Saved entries
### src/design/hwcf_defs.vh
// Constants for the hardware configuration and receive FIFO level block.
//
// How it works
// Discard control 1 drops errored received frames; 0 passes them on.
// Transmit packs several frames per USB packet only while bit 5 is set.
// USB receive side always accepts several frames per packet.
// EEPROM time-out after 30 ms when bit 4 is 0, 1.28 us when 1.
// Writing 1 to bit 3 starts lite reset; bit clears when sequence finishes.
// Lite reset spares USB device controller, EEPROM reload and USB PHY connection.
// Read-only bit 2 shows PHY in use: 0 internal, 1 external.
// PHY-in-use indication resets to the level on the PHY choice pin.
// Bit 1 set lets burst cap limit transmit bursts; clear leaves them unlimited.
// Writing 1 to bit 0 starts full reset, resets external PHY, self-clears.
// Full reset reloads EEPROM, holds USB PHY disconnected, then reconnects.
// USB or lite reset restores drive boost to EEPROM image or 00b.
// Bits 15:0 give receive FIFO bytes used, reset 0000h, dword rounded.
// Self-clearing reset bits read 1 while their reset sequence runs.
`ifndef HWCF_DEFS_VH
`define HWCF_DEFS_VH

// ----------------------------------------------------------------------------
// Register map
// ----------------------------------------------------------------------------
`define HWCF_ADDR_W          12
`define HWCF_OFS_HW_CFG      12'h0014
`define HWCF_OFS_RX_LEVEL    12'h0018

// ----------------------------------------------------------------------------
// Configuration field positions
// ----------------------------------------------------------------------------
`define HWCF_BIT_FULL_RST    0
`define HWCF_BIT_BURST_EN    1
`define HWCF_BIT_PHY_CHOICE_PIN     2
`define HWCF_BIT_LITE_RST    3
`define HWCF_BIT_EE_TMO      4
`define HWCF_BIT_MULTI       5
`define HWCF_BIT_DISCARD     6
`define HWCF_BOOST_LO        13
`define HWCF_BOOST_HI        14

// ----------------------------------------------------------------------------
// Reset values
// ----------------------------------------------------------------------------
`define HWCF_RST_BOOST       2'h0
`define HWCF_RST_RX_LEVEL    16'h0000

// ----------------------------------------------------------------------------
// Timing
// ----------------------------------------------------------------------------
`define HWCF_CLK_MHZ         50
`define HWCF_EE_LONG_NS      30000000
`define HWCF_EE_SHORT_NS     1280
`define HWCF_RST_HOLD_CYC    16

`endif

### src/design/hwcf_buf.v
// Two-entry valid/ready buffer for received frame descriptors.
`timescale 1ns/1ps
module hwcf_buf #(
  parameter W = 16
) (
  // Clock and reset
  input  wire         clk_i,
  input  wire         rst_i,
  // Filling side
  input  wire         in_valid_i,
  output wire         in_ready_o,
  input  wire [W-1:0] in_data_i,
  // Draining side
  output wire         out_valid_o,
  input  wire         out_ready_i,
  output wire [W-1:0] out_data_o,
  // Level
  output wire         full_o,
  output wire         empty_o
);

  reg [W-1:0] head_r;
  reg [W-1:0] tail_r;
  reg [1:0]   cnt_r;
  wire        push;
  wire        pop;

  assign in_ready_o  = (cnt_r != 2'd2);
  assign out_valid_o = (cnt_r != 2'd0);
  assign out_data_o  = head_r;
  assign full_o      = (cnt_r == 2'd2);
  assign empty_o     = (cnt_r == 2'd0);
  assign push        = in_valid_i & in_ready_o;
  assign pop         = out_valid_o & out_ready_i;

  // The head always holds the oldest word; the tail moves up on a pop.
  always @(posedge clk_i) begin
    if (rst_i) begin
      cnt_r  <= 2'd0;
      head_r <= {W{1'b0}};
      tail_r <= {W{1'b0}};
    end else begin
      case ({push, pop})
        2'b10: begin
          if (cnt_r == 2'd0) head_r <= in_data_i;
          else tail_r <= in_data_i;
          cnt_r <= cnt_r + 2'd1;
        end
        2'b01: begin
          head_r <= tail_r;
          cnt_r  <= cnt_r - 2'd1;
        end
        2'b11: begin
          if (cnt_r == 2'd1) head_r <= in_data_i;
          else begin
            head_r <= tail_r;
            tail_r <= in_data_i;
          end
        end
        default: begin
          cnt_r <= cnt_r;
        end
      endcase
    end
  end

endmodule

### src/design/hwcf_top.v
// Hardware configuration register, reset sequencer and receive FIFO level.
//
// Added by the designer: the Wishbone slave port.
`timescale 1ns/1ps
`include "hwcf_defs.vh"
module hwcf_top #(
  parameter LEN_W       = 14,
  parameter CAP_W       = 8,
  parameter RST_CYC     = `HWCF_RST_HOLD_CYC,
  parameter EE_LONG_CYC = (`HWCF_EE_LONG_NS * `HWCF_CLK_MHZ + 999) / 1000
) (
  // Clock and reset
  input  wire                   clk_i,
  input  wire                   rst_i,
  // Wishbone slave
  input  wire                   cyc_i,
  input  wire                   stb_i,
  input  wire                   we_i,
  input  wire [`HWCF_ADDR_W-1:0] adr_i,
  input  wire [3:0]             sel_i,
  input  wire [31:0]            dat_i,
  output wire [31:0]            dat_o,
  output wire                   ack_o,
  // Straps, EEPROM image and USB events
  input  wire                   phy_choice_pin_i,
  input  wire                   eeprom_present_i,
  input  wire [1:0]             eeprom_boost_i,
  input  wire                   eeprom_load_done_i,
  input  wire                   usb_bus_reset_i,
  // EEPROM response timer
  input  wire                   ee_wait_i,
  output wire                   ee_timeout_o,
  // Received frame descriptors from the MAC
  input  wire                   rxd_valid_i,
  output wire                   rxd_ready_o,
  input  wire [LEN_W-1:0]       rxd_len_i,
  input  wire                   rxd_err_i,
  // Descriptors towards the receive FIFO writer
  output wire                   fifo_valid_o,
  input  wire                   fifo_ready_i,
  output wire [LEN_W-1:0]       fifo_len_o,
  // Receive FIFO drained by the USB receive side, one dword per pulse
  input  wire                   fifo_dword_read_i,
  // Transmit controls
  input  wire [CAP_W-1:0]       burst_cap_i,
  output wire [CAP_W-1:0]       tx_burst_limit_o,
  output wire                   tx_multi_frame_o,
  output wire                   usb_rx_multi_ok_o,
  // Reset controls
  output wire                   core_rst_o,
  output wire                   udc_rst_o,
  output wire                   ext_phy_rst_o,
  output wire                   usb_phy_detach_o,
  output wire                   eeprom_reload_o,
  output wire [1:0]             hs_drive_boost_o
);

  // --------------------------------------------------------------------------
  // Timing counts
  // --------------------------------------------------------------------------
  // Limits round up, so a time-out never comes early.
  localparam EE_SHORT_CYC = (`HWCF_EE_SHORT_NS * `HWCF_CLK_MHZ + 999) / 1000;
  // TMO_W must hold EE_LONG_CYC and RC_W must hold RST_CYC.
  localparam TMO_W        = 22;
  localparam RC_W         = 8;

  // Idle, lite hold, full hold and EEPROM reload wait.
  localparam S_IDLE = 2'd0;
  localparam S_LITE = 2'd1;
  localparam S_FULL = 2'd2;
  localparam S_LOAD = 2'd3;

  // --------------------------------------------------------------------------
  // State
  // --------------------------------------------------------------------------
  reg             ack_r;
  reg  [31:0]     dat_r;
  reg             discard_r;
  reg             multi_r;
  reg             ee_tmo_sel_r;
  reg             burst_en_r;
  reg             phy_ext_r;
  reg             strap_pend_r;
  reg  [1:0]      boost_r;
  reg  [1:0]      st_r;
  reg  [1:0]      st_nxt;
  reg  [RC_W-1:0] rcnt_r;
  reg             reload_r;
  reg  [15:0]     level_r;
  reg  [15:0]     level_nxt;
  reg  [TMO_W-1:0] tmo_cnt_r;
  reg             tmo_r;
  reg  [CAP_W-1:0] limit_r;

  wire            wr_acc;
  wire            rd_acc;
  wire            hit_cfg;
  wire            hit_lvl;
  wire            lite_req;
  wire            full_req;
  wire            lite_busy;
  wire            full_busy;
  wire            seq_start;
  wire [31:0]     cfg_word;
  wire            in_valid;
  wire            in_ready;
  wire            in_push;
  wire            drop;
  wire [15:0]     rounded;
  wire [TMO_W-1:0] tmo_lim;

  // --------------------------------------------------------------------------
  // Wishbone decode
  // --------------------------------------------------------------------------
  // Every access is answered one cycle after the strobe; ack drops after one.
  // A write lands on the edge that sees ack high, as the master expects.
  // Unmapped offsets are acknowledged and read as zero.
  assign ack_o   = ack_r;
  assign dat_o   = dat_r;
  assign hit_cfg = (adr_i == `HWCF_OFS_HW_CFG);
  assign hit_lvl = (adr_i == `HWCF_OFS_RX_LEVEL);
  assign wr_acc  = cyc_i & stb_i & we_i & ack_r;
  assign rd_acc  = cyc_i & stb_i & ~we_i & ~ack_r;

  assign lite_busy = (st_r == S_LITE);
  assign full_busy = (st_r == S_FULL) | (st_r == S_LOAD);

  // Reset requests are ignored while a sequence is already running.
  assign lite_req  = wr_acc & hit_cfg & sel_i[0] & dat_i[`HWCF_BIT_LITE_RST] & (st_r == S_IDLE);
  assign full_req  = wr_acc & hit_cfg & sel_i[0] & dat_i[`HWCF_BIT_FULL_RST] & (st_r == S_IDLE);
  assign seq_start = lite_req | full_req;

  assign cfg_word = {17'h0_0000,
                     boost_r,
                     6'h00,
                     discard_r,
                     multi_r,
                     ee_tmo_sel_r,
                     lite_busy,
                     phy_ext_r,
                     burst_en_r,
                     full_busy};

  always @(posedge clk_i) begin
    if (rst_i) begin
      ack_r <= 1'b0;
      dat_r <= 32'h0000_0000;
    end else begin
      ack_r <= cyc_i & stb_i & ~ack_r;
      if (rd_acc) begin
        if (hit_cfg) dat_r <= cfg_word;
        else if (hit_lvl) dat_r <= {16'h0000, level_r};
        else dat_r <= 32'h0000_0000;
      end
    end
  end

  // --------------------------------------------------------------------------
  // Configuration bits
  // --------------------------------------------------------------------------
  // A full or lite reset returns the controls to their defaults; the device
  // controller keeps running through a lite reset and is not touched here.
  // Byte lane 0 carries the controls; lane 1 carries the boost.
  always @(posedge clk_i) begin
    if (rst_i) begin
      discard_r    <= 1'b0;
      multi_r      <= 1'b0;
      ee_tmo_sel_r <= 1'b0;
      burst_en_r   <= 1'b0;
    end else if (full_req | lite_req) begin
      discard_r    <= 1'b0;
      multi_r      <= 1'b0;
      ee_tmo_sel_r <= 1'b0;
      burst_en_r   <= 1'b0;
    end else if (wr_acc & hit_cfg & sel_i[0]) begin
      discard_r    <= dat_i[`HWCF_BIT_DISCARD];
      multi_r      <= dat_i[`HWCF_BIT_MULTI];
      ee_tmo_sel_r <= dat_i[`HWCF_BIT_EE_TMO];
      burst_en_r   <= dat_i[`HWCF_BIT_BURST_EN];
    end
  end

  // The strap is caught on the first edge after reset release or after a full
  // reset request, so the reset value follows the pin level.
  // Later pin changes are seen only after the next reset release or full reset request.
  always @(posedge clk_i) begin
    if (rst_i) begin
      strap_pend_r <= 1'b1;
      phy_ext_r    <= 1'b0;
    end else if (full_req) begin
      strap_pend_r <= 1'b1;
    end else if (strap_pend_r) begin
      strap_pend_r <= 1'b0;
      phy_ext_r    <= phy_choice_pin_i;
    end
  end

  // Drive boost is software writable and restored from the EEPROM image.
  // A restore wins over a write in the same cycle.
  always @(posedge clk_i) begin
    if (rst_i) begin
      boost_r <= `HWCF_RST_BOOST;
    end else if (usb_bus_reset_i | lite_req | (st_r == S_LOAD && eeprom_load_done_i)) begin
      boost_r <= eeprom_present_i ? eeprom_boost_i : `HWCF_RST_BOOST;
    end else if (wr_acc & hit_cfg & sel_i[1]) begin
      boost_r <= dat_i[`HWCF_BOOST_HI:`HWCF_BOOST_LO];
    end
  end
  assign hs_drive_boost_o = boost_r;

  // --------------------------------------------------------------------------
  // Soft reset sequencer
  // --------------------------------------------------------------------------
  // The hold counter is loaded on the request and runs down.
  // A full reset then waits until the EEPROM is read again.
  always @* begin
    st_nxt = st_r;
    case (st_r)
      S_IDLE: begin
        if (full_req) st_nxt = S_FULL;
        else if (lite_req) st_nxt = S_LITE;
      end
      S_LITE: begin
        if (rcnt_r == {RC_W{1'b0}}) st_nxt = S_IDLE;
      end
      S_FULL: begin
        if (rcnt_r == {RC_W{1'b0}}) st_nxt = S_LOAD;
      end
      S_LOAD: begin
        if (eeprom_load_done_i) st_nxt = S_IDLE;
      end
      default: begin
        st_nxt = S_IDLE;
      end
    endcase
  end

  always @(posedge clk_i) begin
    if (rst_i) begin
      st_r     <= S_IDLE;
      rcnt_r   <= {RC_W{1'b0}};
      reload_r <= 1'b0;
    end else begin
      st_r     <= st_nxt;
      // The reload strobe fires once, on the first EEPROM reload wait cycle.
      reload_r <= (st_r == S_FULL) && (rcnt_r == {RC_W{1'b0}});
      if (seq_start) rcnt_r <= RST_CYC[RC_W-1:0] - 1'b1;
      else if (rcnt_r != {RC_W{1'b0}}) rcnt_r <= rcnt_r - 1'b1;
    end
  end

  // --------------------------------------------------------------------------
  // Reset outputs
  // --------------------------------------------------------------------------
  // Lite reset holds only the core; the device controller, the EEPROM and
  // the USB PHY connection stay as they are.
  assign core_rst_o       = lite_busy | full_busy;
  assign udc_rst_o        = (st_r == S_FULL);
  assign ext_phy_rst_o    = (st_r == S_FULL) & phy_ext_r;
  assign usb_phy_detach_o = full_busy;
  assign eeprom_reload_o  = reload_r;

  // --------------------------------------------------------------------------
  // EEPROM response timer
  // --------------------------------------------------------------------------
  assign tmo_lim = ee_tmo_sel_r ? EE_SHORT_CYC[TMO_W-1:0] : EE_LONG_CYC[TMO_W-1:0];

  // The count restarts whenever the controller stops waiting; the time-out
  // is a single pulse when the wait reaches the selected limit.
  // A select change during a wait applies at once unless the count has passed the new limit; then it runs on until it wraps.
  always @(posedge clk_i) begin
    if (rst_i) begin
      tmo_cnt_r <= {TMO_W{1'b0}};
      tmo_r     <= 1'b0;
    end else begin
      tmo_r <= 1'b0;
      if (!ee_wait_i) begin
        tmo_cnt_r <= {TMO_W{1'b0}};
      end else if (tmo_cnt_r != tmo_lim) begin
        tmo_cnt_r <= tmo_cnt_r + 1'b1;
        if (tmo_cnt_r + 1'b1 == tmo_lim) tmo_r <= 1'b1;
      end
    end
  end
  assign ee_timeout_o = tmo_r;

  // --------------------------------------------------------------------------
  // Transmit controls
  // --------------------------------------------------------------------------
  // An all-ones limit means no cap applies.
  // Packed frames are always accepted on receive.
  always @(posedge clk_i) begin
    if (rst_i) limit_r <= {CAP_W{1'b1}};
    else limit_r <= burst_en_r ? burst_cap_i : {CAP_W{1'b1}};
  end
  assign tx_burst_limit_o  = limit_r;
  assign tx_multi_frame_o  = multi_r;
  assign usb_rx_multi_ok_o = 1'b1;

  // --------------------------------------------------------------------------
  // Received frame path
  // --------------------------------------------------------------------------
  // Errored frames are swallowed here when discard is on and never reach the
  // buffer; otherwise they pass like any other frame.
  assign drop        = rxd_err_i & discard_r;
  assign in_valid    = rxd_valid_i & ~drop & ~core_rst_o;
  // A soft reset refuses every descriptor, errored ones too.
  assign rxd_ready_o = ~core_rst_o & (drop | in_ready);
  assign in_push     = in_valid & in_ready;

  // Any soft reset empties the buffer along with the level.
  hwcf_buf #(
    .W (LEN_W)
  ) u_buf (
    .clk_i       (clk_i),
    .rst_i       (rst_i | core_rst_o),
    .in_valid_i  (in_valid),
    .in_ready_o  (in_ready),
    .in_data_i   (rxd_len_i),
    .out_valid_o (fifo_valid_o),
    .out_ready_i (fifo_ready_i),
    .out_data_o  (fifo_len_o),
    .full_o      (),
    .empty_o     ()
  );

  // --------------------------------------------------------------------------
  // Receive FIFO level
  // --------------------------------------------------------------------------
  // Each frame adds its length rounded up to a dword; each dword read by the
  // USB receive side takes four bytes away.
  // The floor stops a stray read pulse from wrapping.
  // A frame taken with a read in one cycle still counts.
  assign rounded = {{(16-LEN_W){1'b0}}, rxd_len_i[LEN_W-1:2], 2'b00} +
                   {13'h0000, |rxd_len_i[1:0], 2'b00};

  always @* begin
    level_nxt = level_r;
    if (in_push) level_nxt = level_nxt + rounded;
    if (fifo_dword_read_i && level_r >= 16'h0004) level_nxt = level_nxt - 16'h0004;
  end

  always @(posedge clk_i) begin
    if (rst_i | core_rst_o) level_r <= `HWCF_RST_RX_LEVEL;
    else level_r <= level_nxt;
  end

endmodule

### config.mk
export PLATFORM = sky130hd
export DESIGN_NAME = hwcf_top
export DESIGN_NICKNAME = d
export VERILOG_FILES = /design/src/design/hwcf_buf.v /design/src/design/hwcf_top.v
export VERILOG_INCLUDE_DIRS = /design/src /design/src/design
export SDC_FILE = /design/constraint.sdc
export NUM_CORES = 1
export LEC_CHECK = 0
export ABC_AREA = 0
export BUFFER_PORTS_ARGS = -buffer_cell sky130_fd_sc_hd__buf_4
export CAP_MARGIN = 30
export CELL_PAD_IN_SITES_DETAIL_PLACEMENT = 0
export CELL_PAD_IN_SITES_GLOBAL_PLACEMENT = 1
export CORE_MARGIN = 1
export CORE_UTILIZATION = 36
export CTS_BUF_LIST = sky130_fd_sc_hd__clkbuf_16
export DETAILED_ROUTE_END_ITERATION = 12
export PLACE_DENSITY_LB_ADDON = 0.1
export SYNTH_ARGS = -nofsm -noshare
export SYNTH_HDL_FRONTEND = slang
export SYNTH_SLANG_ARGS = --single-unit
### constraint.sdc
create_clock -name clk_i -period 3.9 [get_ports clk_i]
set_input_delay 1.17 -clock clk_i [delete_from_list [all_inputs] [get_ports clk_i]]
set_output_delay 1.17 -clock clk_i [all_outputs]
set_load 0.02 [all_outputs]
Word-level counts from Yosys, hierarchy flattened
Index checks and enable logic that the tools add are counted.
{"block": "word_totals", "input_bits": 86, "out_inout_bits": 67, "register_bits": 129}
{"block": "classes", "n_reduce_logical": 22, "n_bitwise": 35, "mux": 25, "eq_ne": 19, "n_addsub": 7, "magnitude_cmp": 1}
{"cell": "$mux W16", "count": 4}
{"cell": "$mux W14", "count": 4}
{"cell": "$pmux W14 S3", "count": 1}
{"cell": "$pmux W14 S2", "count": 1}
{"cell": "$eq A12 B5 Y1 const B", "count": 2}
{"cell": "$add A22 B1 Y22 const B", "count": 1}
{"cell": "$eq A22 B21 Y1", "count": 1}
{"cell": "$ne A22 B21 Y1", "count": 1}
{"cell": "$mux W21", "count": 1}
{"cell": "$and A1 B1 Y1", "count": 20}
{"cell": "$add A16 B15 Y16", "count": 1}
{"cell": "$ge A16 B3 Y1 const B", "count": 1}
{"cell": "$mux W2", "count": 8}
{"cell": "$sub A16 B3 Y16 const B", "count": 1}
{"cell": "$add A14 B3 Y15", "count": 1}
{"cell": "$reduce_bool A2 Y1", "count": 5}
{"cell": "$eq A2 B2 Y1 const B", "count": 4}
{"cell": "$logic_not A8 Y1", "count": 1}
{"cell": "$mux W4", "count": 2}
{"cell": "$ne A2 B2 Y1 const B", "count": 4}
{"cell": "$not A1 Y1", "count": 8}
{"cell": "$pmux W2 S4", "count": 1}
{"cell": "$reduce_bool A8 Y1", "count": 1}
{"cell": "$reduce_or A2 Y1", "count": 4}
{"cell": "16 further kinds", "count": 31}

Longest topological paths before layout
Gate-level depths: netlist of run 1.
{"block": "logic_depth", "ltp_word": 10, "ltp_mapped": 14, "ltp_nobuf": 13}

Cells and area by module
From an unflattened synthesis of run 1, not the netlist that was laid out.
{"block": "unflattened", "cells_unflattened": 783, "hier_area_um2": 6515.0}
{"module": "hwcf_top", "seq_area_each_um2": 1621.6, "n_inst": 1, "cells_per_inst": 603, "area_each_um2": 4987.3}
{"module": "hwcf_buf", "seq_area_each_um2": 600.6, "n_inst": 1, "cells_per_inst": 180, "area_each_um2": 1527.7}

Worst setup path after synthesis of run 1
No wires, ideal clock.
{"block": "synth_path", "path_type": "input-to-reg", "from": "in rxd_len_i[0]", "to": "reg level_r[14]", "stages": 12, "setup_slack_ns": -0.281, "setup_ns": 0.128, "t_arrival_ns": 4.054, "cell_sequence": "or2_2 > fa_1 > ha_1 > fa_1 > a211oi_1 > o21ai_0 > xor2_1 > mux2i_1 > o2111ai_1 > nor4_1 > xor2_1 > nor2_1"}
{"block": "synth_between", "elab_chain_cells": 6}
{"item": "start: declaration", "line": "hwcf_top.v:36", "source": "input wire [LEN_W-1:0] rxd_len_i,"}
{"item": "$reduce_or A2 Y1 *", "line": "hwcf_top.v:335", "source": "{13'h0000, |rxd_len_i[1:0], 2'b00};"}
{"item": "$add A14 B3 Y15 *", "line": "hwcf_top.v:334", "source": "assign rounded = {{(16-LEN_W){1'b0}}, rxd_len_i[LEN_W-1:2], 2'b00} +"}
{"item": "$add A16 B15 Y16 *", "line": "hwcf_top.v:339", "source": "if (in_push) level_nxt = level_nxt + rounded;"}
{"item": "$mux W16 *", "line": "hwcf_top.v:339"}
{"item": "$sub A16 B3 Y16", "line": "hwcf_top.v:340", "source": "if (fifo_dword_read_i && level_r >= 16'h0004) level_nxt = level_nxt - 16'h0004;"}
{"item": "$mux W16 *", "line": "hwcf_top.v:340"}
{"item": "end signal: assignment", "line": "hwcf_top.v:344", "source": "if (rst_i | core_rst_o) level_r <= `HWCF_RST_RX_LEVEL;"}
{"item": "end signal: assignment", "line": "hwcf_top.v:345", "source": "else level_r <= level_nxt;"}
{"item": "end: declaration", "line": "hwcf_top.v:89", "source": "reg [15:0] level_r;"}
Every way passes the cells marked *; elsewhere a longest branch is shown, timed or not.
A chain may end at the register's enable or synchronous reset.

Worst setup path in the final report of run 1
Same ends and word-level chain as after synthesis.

== About this task ==
There is a line with "reload_r <= 1'b0;" and a line with "assign usb_phy_detach_o = full_busy;" above. Copy exactly those two lines and all lines between them, with nothing else.

== Response for this exercise ==
      reload_r <= 1'b0;
    end else begin
      st_r     <= st_nxt;
      // The reload strobe fires once, on the first EEPROM reload wait cycle.
      reload_r <= (st_r == S_FULL) && (rcnt_r == {RC_W{1'b0}});
      if (seq_start) rcnt_r <= RST_CYC[RC_W-1:0] - 1'b1;
      else if (rcnt_r != {RC_W{1'b0}}) rcnt_r <= rcnt_r - 1'b1;
    end
  end

  // --------------------------------------------------------------------------
  // Reset outputs
  // --------------------------------------------------------------------------
  // Lite reset holds only the core; the device controller, the EEPROM and
  // the USB PHY connection stay as they are.
  assign core_rst_o       = lite_busy | full_busy;
  assign udc_rst_o        = (st_r == S_FULL);
  assign ext_phy_rst_o    = (st_r == S_FULL) & phy_ext_r;
  assign usb_phy_detach_o = full_busy;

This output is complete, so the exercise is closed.